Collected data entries
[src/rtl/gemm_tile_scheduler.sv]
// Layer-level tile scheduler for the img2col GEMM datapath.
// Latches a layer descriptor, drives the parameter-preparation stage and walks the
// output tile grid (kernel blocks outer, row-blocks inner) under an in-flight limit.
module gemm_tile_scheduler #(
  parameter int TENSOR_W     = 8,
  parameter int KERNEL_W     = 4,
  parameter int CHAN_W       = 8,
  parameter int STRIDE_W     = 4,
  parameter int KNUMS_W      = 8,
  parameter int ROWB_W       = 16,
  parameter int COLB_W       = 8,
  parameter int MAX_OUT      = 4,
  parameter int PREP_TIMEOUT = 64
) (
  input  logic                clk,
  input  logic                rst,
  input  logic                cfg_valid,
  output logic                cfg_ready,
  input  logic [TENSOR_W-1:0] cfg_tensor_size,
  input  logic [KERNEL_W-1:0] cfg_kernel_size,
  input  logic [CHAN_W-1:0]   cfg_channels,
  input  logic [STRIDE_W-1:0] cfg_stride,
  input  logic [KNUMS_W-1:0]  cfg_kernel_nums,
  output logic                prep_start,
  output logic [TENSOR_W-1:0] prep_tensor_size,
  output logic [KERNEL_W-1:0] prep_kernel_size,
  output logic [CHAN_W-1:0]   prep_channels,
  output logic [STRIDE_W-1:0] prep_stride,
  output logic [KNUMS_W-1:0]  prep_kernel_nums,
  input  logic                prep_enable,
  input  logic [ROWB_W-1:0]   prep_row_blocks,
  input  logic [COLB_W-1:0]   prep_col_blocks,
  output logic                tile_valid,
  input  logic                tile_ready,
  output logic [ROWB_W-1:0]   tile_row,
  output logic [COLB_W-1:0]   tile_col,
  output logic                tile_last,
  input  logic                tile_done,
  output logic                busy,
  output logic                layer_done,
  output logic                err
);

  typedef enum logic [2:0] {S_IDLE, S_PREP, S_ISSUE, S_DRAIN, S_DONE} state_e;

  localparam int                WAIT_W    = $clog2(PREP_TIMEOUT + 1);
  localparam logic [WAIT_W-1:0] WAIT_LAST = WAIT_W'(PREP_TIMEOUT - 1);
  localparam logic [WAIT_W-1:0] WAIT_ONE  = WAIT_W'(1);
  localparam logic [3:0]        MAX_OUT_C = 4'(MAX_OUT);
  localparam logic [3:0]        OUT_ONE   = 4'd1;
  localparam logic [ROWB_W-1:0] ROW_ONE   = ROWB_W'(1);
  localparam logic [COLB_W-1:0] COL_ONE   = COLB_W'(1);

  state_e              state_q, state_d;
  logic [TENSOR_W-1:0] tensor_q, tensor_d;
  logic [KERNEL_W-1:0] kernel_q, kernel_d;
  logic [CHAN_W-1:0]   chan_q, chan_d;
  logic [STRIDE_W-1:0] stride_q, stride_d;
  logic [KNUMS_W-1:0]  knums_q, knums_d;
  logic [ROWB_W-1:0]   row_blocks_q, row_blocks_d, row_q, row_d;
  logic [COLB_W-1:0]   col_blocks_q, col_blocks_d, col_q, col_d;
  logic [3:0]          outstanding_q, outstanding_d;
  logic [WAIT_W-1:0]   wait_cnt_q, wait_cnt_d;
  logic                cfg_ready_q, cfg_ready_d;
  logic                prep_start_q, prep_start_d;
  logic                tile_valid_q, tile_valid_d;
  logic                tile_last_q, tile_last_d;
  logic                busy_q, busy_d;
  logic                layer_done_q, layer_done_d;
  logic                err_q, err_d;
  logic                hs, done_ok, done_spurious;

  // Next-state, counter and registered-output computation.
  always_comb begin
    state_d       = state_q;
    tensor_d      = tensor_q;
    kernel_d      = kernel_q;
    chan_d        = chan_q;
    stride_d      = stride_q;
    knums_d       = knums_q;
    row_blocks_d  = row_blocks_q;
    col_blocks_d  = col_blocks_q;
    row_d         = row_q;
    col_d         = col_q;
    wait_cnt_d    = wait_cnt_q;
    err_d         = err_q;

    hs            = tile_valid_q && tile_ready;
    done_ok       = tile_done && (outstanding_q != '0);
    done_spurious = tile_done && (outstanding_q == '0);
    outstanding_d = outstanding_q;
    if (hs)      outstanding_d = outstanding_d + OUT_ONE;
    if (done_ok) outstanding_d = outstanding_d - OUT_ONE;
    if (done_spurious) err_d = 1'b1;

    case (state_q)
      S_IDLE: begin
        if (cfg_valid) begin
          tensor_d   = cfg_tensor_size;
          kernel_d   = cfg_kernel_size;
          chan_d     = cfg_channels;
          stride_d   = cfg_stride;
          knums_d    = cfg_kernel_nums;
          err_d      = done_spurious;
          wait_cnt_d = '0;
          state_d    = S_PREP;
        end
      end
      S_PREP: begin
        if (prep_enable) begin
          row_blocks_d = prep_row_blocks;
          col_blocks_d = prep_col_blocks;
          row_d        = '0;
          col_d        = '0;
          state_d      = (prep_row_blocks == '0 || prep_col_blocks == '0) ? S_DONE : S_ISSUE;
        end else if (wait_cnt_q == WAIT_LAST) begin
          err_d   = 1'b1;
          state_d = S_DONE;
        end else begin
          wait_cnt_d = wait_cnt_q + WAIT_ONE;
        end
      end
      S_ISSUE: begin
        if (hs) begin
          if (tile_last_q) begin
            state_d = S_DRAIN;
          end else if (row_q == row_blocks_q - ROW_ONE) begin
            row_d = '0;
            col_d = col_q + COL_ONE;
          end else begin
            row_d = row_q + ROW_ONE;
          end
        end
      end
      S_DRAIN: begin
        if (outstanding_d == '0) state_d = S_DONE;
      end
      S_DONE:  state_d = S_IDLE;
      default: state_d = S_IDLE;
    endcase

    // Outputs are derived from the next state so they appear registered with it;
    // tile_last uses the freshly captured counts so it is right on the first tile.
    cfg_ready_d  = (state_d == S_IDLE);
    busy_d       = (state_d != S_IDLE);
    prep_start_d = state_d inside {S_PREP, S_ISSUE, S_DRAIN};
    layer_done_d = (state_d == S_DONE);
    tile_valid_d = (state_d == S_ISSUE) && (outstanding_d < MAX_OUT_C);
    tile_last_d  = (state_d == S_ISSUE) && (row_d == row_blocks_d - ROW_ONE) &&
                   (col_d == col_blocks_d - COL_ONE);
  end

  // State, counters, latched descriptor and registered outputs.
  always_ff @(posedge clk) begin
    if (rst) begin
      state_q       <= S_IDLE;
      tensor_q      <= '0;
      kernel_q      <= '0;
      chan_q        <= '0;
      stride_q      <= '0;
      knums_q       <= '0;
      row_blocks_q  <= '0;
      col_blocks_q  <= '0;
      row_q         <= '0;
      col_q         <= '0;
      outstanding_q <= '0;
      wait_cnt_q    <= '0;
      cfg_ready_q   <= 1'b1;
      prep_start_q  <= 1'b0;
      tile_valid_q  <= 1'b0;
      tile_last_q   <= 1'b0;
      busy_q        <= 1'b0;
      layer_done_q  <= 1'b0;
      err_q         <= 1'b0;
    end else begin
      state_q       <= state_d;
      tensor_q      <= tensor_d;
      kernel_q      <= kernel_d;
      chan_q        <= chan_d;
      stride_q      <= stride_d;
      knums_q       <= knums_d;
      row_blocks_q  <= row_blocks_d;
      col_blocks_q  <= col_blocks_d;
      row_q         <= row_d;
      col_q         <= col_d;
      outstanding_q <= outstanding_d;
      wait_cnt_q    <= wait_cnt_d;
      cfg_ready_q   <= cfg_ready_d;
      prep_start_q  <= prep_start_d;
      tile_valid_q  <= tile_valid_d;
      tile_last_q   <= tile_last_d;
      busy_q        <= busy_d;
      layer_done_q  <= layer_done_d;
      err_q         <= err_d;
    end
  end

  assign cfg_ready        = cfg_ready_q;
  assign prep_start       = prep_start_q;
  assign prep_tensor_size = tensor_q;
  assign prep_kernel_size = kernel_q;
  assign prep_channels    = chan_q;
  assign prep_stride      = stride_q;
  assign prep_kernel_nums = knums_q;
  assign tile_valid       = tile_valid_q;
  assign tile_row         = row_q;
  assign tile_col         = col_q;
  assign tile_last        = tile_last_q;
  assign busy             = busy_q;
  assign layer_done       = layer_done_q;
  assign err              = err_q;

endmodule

...

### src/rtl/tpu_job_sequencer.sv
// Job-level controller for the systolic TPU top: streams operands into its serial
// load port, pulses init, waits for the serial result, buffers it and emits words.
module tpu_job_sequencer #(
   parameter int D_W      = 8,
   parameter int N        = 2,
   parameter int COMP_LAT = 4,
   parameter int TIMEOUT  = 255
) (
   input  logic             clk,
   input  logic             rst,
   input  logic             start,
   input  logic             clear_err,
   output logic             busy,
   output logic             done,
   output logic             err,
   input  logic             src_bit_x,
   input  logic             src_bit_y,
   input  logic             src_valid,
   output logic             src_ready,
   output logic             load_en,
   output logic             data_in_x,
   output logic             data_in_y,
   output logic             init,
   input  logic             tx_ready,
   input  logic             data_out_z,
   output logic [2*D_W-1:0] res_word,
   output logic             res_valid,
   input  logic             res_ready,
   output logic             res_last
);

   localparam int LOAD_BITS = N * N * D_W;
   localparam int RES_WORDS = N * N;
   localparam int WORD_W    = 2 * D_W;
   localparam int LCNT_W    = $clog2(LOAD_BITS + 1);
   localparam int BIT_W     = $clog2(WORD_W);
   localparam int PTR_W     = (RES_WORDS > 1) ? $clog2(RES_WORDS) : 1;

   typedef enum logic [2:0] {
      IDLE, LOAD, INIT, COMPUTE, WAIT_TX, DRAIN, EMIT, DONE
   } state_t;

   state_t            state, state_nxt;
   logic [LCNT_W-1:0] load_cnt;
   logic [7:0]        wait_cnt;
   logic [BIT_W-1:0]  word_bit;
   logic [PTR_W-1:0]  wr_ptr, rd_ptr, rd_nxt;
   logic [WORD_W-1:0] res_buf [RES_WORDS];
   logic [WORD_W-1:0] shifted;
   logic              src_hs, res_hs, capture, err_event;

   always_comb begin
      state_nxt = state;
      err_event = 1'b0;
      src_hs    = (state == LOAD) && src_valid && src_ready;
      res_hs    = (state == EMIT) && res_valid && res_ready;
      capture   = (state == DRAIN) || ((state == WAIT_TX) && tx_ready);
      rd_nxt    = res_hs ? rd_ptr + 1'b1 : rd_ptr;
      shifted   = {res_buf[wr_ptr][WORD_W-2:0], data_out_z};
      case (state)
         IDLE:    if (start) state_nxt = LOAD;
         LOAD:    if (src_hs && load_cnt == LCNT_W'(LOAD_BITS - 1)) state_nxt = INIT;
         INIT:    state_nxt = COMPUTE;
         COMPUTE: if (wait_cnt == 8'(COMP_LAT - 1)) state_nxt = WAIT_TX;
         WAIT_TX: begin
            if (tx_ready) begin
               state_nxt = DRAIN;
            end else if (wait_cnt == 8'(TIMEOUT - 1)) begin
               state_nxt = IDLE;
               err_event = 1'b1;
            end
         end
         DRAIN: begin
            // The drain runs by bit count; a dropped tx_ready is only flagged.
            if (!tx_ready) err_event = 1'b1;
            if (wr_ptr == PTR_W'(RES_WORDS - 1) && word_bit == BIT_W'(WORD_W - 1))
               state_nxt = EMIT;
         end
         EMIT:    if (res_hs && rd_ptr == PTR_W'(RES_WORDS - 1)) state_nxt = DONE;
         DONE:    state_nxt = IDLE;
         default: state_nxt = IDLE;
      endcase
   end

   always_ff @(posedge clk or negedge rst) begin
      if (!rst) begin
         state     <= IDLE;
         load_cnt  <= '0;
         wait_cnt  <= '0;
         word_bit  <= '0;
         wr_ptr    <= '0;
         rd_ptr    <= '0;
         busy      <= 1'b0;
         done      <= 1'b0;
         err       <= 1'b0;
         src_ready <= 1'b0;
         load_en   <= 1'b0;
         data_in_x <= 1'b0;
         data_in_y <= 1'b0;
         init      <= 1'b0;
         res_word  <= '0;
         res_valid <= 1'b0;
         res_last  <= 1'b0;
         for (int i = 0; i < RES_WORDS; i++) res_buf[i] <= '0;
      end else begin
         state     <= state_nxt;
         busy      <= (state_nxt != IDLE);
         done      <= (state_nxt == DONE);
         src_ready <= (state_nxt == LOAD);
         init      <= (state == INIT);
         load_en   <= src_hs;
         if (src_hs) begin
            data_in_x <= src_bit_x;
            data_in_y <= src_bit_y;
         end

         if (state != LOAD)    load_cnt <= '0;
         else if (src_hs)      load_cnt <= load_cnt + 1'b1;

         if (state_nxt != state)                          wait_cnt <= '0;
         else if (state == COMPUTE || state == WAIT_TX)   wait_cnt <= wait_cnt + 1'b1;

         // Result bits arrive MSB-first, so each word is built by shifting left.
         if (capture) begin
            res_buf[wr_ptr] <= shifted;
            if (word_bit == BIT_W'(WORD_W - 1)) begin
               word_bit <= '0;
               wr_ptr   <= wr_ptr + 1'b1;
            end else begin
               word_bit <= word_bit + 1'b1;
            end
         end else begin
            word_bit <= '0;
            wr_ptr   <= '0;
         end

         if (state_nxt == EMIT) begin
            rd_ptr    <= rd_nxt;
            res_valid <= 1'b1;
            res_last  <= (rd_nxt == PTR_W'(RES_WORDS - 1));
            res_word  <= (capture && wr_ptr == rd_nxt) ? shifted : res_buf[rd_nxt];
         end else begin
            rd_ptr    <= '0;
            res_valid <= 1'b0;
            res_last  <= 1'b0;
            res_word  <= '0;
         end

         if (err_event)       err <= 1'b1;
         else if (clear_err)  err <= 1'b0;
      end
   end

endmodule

## PROBLEM DESCRIPTION
Please make an exact copy of the lines above from the line with "[src/rtl/gemm_tile_scheduler.sv]" through the line with "parameter int TENSOR_W", both ends included.

## RESPONSE
[src/rtl/gemm_tile_scheduler.sv]
// Layer-level tile scheduler for the img2col GEMM datapath.
// Latches a layer descriptor, drives the parameter-preparation stage and walks the
// output tile grid (kernel blocks outer, row-blocks inner) under an in-flight limit.
module gemm_tile_scheduler #(
  parameter int TENSOR_W     = 8,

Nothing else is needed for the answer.